All Times ET
Keywords: Anomaly Detection, Big Data, Time Series, Outliers
Recent advancements in computing power and capacity to accumulate and store vast amounts of data have led to a proliferation of algorithmic innovations. Statistical models and machine learning algorithms that focus on detecting anomalies in time series data have also proliferated, ranging from using more conventional methods (e.g., interquartile range) to more recent approaches (e.g., autoencoder neural networks). Yet, despite the significant attention focused on developing such algorithms, work investigating the fit between data and algorithms remains limited.

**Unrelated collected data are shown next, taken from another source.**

## config.mk

```make
export PLATFORM = sky130hd
export DESIGN_NAME = axis_skid_fifo
export DESIGN_NICKNAME = d
export VERILOG_FILES = /design/src/rtl/axis_skid_fifo.sv
export SDC_FILE = /design/constraint.sdc
export NUM_CORES = 1
export LEC_CHECK = 0
export ABC_AREA = 1
export ABC_CLOCK_PERIOD_IN_PS = 5500
export BUFFER_PORTS_ARGS = -buffer_cell sky130_fd_sc_hd__buf_2
export CORE_MARGIN = 2
export CORE_UTILIZATION = 51
export CTS_CLUSTER_SIZE = 40
export DETAILED_ROUTE_END_ITERATION = 8
export PLACE_DENSITY = 0.71
export SLEW_MARGIN = 20
export SYNTH_ARGS = -nofsm -noshare
export SYNTH_HDL_FRONTEND = slang
export SYNTH_SLANG_ARGS = --single-unit
```

## constraint.sdc

```tcl
create_clock -name aclk -period 5.5 [get_ports aclk]
set_input_delay 0.55 -clock aclk [delete_from_list [all_inputs] [get_ports aclk]]
set_output_delay 0.55 -clock aclk [all_outputs]
set_load 0.01 [all_outputs]
```

## src/rtl/axis_skid_fifo.sv

```systemverilog
// -----------------------------------------------------------------------------
// axis_skid_fifo
//
// DEPTH-entry elastic buffer for a valid/ready stream. Every handshake output
// is decoded from registers only. There is no combinational path from i_valid
// or o_ready to any output, so the producer and consumer sides are fully
// decoupled in timing. The buffer absorbs bursts of backpressure, reports its
// occupancy and an almost-full flag, and supports a synchronous flush.
//
// Parameters
//   WIDTH        payload width in bits (>= 1)
//   DEPTH        number of entries, a power of two (>= 2)
//   AFULL_LEVEL  occupancy at or above which o_almost_full asserts (1..DEPTH)
//
// Ports
//   aclk           in   clock, rising edge
//   aresetn        in   asynchronous active-low reset
//   i_valid        in   upstream beat valid
//   i_data         in   upstream payload [WIDTH-1:0]
//   i_ready        out  buffer can accept a beat (not full)
//   o_valid        out  downstream beat valid (not empty)
//   o_data         out  downstream payload [WIDTH-1:0], the head entry
//   o_ready        in   downstream accepts the beat
//   i_flush        in   synchronous clear of all stored beats
//   o_count        out  occupancy 0..DEPTH [$clog2(DEPTH):0]
//   o_almost_full  out  o_count >= AFULL_LEVEL
//   i_last         in   end-of-packet marker (only with SKID_FIFO_LAST_EN)
//   o_last         out  head entry's end-of-packet marker (only with
//                       SKID_FIFO_LAST_EN)
//
// Build option
//   SKID_FIFO_LAST_EN  When defined, each entry carries an extra last bit
//                      alongside the payload.
// -----------------------------------------------------------------------------
module axis_skid_fifo #(
   parameter int unsigned WIDTH       = 32,
   parameter int unsigned DEPTH       = 4,
   parameter int unsigned AFULL_LEVEL = DEPTH - 1
) (
   input  logic                     aclk,
   input  logic                     aresetn,
   input  logic                     i_valid,
   input  logic [WIDTH-1:0]         i_data,
   output logic                     i_ready,
   output logic                     o_valid,
   output logic [WIDTH-1:0]         o_data,
   input  logic                     o_ready,
`ifdef SKID_FIFO_LAST_EN
   input  logic                     i_last,
   output logic                     o_last,
`endif
   input  logic                     i_flush,
   output logic [$clog2(DEPTH):0]   o_count,
   output logic                     o_almost_full
);

   localparam int unsigned AW = $clog2(DEPTH);
   localparam int unsigned CW = AW + 1;
`ifdef SKID_FIFO_LAST_EN
   localparam int unsigned EW = WIDTH + 1;
`else
   localparam int unsigned EW = WIDTH;
`endif

   logic [EW-1:0] mem [DEPTH];
   logic [AW-1:0] wr_ptr;
   logic [AW-1:0] rd_ptr;
   logic [CW-1:0] count;
   logic [CW-1:0] count_nxt;
   logic [EW-1:0] entry_in;
   logic [EW-1:0] head;
   logic          push;
   logic          pop;

   // Handshake outputs are pure decodes of the registered count, so there
   // is no ready pass-through when full and no bypass when empty.
   assign i_ready       = (count != CW'(DEPTH));
   assign o_valid       = (count != '0);
   assign o_count       = count;
   assign o_almost_full = (count >= CW'(AFULL_LEVEL));

   assign push = i_valid & i_ready;
   assign pop  = o_valid & o_ready;

`ifdef SKID_FIFO_LAST_EN
   assign entry_in = {i_last, i_data};
`else
   assign entry_in = i_data;
`endif

   assign head   = mem[rd_ptr];
   assign o_data = head[WIDTH-1:0];
`ifdef SKID_FIFO_LAST_EN
   assign o_last = head[WIDTH];
`endif

   // NOTE: every signal written here gets a default first, so no path leaves it unassigned and no latch is inferred.
   always_comb begin
      count_nxt = count;
      unique case ({push, pop})
         2'b10:   count_nxt = count + CW'(1);
         2'b01:   count_nxt = count - CW'(1);
         default: count_nxt = count;
      endcase
   end

   // NOTE: state registers use non-blocking assignments so that all flops sample their old values on the same edge.
   always_ff @(posedge aclk or negedge aresetn) begin
      if (!aresetn) begin
         wr_ptr <= '0;
         rd_ptr <= '0;
         count  <= '0;
      end else if (i_flush) begin
         // Flush beats push and pop; a beat offered this cycle is dropped.
         wr_ptr <= '0;
         rd_ptr <= '0;
         count  <= '0;
      end else begin
         if (push) wr_ptr <= wr_ptr + AW'(1);
         if (pop)  rd_ptr <= rd_ptr + AW'(1);
         count <= count_nxt;
      end
   end

   // NOTE: storage is reset so that o_data reads 0 straight out of reset; a flush leaves the contents as they are.
   always_ff @(posedge aclk or negedge aresetn) begin
      if (!aresetn) begin
         for (int i = 0; i < int'(DEPTH); i++) mem[i] <= '0;
      end else if (push && !i_flush) begin
         mem[wr_ptr] <= entry_in;
      end
   end

endmodule
```

== Yosys cells after proc, flatten, opt, wreduce, memory -nomap -nowiden ==
Cells that the tools add are included.

* Register bits: 135
* Latch bits: 0
* Bits in writable memories: 0
* ROM bits: 0
* Input port bits: 37
* Output and inout bits: 38
* Memories: 0

* $add $sub $neg: 4
* $mul: 0
* Div/mod/pow operators: 0
* Magnitude comparators: 4
* Eq/ne operators: 3
* Shift operators: 0
* Mux-type cells: 12
* Bitwise operators: 4
* Reduce and logical (&&, ||, !) cells: 7

{| class="wikitable"
|+ Operators with widths
! operator !! number
|-
| bitwise mux 128 bit || 1
|-
| two-way mux 32 bit || 3
|-
| binary-select mux 32 bit (select 2 bit) || 1
|-
| demux 32 bit (select 2 bit) || 1
|-
| two-way mux 2 bit || 4
|-
| >= comparator 3 bit, second input constant || 2
|-
| inverter 2 -> 3 bit || 2
|-
| case mux 3 bit (2 select lines) || 1
|-
| nonzero test 3 bit || 2
|-
| adder 2 x 1 -> 2 bit, second input constant || 2
|-
| nonzero test 2 bit || 2
|-
| adder 3 x 1 -> 3 bit, second input constant || 1
|-
| >= comparator 3 x 2 -> 1 bit, second input constant || 1
|-
| < comparator 3 x 1 -> 1 bit, second input constant || 1
|-
| two-way mux 3 bit || 1
|-
| != test 3 bit, second input constant || 1
|-
| subtractor 3 x 1 -> 3 bit, second input constant || 1
|-
| AND 1 bit || 2
|-
| equality test 2 x 1 -> 1 bit, second input constant || 1
|-
| equality test 2 bit, second input constant || 1
|-
| logical AND 1 bit || 2
|-
| zero test 1 bit || 1
|}

== Logic depth before layout (Yosys ltp) ==
Gate-level depths: netlist (run 1).

* Depth in word-level cells: 6
* Gate-level depth with buffers: 13
* Mapped depth without buffers: 12

== Least setup slack after synthesis (run 1) ==
OpenSTA, ideal clock, no wires.

* Kind: register to register
* Start: register count[1] (netlist: o_count[1])
* End: register count[2] (netlist: o_count[2])
* Library setup time: 0.118 ns
* Arrival time: 1.897 ns
* Required time: 5.382 ns
* Slack: 3.485 ns
* Cell stages (with the launch flop): 13
* Path buffers: 0
* Period minus slack after synthesis: 2.015 ns
* Path through: dfrtp_1 -> nor2_2 -> nand2_1 -> nand2_1 -> inv_1 -> nand2_1 -> inv_1 -> fa_1 -> xor2_1 -> nand3_1 -> nand2_1 -> nand2_1 -> nand2_1

* Longest elaborated chain between the ends: 5

{| class="wikitable"
|+ RTL lines
! what !! RTL line !! source
|-
| start, declared || 68 || <nowiki>logic [CW-1:0] count;</nowiki>
|-
| start signal, assigned || 121 || <nowiki>count <= count_nxt;</nowiki>
|-
| nonzero test 3 bit (*) || 78 || <nowiki>assign o_valid = (count != '0);</nowiki>
|-
| via o_valid || 45 || <nowiki>output logic o_valid,</nowiki>
|-
| AND 1 bit (*) || 83 || <nowiki>assign pop = o_valid & o_ready;</nowiki>
|-
| equality test 2 x 1 -> 1 bit / equality test 2 bit (equally long branches) || 100 || <nowiki>unique case ({push, pop})</nowiki>
|-
| case mux 3 bit (2 select lines) || 100 ||
|-
| two-way mux 3 bit || 113 || <nowiki>end else if (i_flush) begin</nowiki>
|}

Mark *: on every way through the listed nets, which the timed path passes. The rest lies on a longest branch.
A chain may end at the register's enable or synchronous reset.

== Worst setup path after layout (run 1) ==
* Start: register rd_ptr[0]
* End: output o_data[27]

* Longest elaborated chain between the ends: 4

{| class="wikitable"
|+ RTL lines
! what !! RTL line !! source
|-
| start, declared || 67 || <nowiki>logic [AW-1:0] rd_ptr;</nowiki>
|-
| start signal, assigned || 120 || <nowiki>if (pop) rd_ptr <= rd_ptr + AW'(1);</nowiki>
|-
| inverter 2 -> 3 bit (not written as such) || 91 || <nowiki>assign head = mem[rd_ptr];</nowiki>
|-
| binary-select mux 32 bit (select 2 bit) || 91 ||
|-
| two-way mux 32 bit (not written as such) (2 in a row) || 91 ||
|-
| end, declared || 46 || <nowiki>output logic [WIDTH-1:0] o_data,</nowiki>
|}

No other way between the ends. The select of a mux whose other input is x is not followed.
### config.mk
export PLATFORM = sky130hd
export DESIGN_NAME = alu_sched
export DESIGN_NICKNAME = d
export VERILOG_FILES = /design/src/rtl/alu_sched.sv
export SDC_FILE = /design/constraint.sdc
export NUM_CORES = 1
export LEC_CHECK = 0
export CAP_MARGIN = 10
export CELL_PAD_IN_SITES_DETAIL_PLACEMENT = 0
export CELL_PAD_IN_SITES_GLOBAL_PLACEMENT = 1
export CORE_UTILIZATION = 24
export CTS_CLUSTER_DIAMETER = 200
export DETAILED_ROUTE_END_ITERATION = 7
export PLACE_DENSITY = 0.85
export SYNTH_ARGS = -nofsm -noshare
export SYNTH_HDL_FRONTEND = slang
export SYNTH_SLANG_ARGS = --single-unit
### constraint.sdc
create_clock -name clk -period 3.7 [get_ports clk]
set_clock_uncertainty 0.05 [all_clocks]
set_input_delay 0.74 -clock clk [delete_from_list [all_inputs] [get_ports clk]]
set_output_delay 0.74 -clock clk [all_outputs]
set_load 0.03 [all_outputs]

In particular, detailed guidance on the performance outcomes of algorithms in different data generation processes for time series is lacking. In this study, we examine the heterogeneity in performance of selected anomaly detection methods for time series, both parametric and nonparametric, on data that differs in the way it was generated at its source. Namely, we test standard statistics (Interquartile Range and Generalized Extreme Studentized Deviate, or IQR and GESD), machine learning (Local Outlier Factor, or LOF), deep learning (Autoencoder Neural Network, or AENN), and Bayesian (Bayesian Abnormal Region Detector, or BARD) methods on data generated by two events that had considerable societal impact in 2020: the resurgence of the Black Lives Matter movement and the effects of the COVID-19 pandemic. Our findings show that observations that are identified as anomalies differ considerably depending on the fit between an algorithm, its assumptions, and the data generation process to which it is applied. Specifically, the structure of the time series data, as defined by the volume, variety, and velocity of the data generation process of an event, leads to heterogeneous algorithmic performance in key dimensions.